* Assignment
Wherever the word "enable" occurs in the listing below, copy that whole line.

* Material provided

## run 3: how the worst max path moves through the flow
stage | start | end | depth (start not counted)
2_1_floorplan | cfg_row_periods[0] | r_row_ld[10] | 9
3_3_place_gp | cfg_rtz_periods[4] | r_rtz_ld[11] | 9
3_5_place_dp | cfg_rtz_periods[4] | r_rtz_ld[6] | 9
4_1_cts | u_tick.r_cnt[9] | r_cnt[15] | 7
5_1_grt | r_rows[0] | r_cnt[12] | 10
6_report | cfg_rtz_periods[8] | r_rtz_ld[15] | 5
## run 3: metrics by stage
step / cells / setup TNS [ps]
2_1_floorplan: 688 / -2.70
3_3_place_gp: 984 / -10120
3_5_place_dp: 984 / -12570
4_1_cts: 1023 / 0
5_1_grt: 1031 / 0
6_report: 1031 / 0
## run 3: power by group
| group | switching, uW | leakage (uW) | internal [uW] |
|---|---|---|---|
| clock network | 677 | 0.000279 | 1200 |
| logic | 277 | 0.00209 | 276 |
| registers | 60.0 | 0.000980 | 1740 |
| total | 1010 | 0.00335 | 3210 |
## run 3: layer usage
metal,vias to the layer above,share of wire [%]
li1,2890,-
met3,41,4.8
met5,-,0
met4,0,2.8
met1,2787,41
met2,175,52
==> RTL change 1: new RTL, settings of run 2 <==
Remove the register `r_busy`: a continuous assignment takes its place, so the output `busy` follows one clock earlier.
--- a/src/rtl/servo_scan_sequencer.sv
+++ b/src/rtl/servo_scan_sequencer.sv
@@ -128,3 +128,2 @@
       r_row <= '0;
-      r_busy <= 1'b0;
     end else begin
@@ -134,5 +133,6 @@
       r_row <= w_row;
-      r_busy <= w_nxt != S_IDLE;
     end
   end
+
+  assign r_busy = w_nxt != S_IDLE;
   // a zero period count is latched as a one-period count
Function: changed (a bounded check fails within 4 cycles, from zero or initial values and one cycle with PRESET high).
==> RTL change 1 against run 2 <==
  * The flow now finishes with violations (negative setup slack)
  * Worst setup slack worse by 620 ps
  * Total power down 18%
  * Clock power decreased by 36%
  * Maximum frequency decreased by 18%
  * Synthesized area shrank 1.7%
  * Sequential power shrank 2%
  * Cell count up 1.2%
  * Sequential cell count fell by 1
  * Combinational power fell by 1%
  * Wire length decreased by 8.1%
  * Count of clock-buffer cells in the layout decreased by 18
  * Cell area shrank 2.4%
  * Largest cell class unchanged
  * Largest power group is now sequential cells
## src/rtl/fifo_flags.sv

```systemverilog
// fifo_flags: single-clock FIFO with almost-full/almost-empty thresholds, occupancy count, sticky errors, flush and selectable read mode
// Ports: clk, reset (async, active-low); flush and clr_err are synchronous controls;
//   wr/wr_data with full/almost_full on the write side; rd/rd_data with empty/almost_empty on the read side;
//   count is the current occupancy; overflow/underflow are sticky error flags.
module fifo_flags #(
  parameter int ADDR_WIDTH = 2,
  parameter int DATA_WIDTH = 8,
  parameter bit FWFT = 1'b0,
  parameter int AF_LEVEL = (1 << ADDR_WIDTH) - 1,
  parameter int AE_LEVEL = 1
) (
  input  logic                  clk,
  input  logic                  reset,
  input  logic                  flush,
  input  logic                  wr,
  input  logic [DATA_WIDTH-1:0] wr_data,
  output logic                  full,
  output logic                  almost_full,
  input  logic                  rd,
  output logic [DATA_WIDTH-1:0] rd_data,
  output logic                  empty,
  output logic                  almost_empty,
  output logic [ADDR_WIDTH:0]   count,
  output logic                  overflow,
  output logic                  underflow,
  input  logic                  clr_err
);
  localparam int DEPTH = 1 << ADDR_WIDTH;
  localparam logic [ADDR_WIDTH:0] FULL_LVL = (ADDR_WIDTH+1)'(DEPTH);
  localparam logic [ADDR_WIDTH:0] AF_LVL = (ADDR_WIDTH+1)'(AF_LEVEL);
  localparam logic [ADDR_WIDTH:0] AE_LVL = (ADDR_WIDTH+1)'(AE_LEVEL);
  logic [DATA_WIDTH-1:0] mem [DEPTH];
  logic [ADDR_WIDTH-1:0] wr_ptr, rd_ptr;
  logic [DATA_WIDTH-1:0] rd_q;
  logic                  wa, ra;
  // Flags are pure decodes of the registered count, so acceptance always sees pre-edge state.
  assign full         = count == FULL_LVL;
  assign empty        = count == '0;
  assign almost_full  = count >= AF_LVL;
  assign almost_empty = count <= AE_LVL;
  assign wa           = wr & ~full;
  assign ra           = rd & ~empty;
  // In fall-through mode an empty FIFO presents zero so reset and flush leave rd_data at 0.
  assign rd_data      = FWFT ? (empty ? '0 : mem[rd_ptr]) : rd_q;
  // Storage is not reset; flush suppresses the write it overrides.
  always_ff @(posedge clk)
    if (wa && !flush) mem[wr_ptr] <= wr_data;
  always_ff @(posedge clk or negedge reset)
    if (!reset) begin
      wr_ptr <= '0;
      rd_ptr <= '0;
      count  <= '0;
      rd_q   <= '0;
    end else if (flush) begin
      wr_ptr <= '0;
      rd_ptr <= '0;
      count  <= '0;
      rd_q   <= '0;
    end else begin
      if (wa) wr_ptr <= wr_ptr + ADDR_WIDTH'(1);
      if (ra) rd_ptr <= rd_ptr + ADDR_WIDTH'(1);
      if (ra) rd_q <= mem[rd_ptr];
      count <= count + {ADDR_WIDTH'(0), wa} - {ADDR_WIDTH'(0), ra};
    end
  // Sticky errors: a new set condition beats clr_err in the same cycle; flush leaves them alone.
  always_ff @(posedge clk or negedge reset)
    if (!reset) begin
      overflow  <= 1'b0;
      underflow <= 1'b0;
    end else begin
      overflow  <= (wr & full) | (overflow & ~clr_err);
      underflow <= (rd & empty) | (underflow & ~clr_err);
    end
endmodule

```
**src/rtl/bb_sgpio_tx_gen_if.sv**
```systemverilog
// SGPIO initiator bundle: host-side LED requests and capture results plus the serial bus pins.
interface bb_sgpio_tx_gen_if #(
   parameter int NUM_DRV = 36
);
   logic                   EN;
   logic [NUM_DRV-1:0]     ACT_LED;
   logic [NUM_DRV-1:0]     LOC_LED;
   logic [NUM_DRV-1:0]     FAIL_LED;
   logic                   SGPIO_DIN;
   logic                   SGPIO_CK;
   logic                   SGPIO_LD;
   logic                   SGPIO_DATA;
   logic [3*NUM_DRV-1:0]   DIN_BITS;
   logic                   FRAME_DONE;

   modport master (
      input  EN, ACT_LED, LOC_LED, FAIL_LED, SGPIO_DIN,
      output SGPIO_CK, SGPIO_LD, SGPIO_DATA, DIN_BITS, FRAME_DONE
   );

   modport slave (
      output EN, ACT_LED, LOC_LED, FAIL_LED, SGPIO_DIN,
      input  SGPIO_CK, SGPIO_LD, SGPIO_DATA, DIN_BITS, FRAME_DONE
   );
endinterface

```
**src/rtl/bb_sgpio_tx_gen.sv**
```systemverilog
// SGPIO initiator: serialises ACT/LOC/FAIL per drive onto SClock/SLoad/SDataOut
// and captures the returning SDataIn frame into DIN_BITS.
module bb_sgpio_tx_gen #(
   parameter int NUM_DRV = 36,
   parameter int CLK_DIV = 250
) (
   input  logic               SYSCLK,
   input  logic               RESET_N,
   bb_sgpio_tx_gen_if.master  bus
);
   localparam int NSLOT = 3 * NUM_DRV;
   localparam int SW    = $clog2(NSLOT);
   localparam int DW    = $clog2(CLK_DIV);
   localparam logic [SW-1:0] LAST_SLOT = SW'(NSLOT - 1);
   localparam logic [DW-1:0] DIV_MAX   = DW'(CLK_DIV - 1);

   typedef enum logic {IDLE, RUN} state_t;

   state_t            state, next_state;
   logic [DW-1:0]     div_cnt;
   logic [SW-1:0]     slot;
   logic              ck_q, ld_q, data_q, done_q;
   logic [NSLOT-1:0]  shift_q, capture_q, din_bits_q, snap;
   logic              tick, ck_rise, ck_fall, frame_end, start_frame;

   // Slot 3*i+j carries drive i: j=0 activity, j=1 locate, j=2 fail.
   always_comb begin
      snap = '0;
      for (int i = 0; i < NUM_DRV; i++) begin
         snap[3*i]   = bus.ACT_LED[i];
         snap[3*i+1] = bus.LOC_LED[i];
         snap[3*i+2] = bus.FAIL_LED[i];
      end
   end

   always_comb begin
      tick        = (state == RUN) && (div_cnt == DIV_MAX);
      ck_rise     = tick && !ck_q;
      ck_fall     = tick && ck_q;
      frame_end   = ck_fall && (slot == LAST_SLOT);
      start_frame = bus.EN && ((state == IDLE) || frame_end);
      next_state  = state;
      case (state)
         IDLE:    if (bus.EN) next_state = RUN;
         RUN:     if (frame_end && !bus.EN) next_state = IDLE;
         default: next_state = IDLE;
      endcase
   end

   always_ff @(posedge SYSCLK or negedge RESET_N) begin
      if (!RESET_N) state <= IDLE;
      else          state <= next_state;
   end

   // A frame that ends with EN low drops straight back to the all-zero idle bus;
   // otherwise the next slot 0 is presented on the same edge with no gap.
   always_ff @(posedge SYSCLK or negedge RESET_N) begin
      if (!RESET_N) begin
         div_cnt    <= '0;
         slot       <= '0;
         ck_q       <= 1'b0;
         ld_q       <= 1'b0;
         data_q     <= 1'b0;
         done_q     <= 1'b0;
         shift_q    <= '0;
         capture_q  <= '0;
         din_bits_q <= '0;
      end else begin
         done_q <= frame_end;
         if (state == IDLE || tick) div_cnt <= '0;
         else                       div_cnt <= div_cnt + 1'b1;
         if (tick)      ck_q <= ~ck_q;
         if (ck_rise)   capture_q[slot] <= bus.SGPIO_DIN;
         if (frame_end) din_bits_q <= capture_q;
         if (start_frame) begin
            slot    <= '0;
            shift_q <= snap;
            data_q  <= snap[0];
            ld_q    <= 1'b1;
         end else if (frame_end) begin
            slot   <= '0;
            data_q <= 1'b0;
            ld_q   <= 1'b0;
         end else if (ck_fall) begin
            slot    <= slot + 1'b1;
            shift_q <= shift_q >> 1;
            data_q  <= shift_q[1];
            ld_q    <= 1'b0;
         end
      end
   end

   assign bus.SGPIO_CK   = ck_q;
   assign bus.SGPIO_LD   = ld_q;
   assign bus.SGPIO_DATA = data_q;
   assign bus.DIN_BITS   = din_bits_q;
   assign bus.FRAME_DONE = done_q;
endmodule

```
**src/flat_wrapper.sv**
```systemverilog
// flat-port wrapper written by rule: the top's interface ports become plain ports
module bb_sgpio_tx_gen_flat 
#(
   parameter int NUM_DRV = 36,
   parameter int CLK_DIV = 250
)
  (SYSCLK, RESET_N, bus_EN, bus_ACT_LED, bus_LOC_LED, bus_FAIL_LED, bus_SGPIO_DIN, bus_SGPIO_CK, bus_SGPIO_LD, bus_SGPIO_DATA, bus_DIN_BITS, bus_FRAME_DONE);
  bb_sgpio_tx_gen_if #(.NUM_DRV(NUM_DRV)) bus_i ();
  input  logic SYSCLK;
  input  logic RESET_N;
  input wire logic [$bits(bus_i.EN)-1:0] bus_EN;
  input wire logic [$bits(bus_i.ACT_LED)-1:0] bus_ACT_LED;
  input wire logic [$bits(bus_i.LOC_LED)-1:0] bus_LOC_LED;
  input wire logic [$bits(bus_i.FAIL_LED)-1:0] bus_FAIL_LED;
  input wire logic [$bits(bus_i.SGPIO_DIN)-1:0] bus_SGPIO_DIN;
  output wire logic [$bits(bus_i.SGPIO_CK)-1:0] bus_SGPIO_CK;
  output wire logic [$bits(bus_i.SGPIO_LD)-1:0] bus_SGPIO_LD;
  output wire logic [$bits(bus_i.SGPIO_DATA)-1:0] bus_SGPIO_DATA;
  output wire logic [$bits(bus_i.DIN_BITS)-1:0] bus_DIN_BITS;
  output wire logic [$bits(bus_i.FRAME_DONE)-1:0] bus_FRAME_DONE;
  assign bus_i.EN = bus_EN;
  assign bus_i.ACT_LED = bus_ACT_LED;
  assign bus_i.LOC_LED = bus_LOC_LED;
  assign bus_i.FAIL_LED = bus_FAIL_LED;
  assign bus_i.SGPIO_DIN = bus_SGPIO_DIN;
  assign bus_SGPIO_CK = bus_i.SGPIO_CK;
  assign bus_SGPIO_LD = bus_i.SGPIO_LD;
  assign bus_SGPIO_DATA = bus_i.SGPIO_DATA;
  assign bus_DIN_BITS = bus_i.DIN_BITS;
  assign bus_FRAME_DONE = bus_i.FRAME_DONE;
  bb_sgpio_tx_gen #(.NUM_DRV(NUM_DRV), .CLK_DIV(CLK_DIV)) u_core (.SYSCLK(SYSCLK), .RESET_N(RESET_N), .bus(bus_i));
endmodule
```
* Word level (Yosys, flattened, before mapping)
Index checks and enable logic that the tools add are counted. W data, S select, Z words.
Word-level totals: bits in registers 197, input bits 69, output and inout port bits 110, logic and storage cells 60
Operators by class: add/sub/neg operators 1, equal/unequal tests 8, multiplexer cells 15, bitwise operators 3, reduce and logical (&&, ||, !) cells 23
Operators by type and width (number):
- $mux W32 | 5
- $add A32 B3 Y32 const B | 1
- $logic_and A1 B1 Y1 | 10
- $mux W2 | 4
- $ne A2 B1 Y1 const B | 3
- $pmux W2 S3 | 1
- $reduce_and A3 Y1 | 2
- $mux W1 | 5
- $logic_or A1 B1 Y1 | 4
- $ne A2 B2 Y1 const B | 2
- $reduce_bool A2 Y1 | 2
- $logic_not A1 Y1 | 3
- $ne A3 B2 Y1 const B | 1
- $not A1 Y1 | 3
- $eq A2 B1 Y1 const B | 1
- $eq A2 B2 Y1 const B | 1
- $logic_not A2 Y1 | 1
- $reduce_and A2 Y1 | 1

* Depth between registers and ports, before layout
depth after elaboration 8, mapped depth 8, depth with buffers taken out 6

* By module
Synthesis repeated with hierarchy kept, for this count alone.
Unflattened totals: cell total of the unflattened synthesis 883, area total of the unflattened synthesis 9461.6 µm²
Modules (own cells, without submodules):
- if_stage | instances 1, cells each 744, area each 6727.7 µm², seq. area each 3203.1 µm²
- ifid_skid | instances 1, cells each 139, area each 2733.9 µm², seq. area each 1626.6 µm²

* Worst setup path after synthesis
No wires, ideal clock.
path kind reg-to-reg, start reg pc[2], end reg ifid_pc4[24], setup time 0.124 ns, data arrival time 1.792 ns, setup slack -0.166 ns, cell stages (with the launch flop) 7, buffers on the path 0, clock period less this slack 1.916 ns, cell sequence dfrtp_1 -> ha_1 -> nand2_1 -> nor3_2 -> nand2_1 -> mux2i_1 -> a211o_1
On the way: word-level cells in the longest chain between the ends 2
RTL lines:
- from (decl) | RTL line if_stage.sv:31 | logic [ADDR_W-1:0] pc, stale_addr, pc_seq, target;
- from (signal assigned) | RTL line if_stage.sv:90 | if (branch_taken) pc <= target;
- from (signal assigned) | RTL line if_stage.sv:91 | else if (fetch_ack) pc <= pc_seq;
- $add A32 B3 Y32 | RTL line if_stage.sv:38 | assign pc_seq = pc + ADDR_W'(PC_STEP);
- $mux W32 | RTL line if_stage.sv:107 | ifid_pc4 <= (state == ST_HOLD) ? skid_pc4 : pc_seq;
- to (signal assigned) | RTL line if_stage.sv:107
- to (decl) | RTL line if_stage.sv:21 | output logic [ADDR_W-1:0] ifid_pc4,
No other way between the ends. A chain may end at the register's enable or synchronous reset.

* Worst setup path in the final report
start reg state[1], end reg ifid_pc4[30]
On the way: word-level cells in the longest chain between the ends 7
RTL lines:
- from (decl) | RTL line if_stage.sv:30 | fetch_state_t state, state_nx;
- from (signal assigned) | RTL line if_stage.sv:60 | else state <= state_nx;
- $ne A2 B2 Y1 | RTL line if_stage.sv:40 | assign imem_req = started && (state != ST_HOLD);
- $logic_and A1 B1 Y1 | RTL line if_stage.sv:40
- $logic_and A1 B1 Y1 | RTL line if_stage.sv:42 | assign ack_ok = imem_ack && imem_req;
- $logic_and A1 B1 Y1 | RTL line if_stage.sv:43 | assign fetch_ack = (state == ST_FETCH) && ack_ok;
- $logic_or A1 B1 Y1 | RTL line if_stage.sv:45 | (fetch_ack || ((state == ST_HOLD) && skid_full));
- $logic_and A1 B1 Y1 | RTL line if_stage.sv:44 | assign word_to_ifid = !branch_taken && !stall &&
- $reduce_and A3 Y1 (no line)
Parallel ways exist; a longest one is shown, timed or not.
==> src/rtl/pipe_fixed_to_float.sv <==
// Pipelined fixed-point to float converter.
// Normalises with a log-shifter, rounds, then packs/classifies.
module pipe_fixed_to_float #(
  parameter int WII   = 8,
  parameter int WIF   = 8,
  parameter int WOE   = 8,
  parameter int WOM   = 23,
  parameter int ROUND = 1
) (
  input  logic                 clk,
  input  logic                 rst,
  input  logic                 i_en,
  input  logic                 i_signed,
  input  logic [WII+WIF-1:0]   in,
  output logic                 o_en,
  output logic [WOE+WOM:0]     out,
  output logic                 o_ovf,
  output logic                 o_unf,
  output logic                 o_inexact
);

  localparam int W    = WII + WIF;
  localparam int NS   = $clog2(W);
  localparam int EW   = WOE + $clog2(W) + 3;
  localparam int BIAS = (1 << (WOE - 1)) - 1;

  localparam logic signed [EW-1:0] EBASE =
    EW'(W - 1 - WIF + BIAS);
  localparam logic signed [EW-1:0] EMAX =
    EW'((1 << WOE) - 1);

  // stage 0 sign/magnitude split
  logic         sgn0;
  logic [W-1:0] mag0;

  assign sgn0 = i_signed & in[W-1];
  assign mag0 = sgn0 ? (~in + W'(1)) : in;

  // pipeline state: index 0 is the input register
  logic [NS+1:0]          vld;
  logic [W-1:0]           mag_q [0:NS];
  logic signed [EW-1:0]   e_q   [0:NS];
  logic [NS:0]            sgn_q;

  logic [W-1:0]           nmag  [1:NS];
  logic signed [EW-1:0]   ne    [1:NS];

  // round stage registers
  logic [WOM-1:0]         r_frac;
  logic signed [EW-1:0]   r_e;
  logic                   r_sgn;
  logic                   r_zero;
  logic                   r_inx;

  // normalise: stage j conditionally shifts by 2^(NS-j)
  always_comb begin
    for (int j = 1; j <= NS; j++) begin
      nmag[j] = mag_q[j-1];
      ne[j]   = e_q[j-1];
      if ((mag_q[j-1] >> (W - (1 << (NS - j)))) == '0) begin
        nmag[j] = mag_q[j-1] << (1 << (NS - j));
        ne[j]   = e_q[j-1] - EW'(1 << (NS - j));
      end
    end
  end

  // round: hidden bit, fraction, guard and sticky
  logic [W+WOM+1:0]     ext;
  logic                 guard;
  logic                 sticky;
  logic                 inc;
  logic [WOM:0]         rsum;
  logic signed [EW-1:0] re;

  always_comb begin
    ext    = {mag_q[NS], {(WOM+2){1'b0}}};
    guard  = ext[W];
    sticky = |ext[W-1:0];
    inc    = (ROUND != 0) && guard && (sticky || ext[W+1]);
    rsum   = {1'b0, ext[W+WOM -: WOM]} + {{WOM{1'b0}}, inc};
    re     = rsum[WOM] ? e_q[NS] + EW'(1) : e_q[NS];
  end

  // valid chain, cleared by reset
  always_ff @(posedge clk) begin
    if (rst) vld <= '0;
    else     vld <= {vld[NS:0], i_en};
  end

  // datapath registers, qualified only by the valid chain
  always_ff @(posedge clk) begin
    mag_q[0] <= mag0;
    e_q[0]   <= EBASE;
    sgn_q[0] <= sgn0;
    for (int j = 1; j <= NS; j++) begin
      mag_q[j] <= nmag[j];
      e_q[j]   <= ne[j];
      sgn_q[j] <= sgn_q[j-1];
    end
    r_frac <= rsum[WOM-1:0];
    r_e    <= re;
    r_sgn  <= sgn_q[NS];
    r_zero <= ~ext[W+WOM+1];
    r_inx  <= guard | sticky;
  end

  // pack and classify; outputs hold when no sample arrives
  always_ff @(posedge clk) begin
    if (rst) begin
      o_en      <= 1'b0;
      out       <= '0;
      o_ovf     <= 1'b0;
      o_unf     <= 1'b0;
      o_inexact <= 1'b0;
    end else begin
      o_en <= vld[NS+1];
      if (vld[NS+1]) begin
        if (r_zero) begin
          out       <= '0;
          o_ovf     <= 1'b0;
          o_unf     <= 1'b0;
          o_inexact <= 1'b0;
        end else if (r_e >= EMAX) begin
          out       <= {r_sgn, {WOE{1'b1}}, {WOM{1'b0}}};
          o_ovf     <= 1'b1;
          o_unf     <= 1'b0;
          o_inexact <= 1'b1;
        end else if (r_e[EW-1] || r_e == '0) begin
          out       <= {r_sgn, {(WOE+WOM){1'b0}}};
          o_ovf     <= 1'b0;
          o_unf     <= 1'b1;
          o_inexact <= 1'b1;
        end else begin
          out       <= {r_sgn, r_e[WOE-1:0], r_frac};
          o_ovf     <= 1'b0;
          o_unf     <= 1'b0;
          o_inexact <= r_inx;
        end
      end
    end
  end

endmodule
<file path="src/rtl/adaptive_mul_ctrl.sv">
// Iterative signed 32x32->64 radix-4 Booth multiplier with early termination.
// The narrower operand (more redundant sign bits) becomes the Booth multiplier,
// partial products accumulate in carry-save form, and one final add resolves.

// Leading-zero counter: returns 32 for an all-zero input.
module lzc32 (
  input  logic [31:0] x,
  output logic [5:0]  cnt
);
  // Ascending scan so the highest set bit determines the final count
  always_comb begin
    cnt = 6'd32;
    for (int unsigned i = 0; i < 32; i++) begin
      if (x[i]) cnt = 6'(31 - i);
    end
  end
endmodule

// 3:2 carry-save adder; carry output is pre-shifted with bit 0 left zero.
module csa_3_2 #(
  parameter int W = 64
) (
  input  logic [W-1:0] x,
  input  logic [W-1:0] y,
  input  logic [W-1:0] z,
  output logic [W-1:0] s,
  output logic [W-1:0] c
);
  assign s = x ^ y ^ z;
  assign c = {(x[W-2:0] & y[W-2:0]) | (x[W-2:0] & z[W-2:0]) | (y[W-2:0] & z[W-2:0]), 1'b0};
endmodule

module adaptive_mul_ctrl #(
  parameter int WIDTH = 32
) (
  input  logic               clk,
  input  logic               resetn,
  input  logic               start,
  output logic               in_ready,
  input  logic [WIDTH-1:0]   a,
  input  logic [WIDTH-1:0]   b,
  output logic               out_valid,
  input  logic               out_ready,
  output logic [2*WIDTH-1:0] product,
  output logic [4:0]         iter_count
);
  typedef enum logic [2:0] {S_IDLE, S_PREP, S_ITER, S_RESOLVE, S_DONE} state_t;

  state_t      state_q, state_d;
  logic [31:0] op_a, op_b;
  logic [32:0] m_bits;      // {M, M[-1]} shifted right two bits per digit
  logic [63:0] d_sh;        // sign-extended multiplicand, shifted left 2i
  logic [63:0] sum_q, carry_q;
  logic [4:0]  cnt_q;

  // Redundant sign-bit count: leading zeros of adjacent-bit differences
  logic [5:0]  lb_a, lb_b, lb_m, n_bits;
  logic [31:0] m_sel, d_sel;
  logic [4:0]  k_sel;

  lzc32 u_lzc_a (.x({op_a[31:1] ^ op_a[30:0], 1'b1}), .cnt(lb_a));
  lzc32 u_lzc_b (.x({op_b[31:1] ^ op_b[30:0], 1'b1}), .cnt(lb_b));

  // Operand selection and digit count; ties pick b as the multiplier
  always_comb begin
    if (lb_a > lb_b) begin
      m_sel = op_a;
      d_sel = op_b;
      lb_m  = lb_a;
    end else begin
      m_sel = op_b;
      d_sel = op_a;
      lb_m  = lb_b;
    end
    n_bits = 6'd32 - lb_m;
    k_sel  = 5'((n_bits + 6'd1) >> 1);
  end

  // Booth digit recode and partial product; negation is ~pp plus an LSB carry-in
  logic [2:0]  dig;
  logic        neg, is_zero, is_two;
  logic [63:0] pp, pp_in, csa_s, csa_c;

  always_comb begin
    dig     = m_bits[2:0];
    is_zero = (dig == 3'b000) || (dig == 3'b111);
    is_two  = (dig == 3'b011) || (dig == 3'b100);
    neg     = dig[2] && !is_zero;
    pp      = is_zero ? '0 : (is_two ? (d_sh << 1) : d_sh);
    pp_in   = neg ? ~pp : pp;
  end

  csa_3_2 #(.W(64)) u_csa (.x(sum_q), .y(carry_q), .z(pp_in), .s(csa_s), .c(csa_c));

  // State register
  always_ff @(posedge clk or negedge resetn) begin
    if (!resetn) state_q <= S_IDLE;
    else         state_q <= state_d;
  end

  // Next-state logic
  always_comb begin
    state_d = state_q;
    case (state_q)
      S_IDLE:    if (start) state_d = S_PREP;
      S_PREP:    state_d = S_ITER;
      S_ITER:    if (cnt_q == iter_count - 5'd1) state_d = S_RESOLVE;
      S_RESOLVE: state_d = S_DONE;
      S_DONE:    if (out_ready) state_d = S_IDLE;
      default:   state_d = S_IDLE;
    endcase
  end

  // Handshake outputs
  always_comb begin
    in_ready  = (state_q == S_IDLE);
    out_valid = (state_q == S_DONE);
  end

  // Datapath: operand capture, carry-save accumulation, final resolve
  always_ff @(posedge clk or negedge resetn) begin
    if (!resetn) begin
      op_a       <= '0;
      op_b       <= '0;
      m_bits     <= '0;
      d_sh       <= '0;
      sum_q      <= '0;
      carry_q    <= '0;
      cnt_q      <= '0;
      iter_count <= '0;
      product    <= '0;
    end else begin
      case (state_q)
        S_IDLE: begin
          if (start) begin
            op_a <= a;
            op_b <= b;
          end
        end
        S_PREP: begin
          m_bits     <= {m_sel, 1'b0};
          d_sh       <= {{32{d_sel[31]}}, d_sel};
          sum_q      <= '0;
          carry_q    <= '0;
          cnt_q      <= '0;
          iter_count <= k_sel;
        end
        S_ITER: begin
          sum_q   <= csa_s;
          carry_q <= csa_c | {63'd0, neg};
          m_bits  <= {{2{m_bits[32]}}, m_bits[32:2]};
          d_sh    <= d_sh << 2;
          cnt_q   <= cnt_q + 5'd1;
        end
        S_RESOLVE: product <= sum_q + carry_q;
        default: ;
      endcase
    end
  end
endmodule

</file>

* Written reply
Index checks and enable logic that the tools add are counted. W data, S select, Z words.
No other way between the ends. A chain may end at the register's enable or synchronous reset.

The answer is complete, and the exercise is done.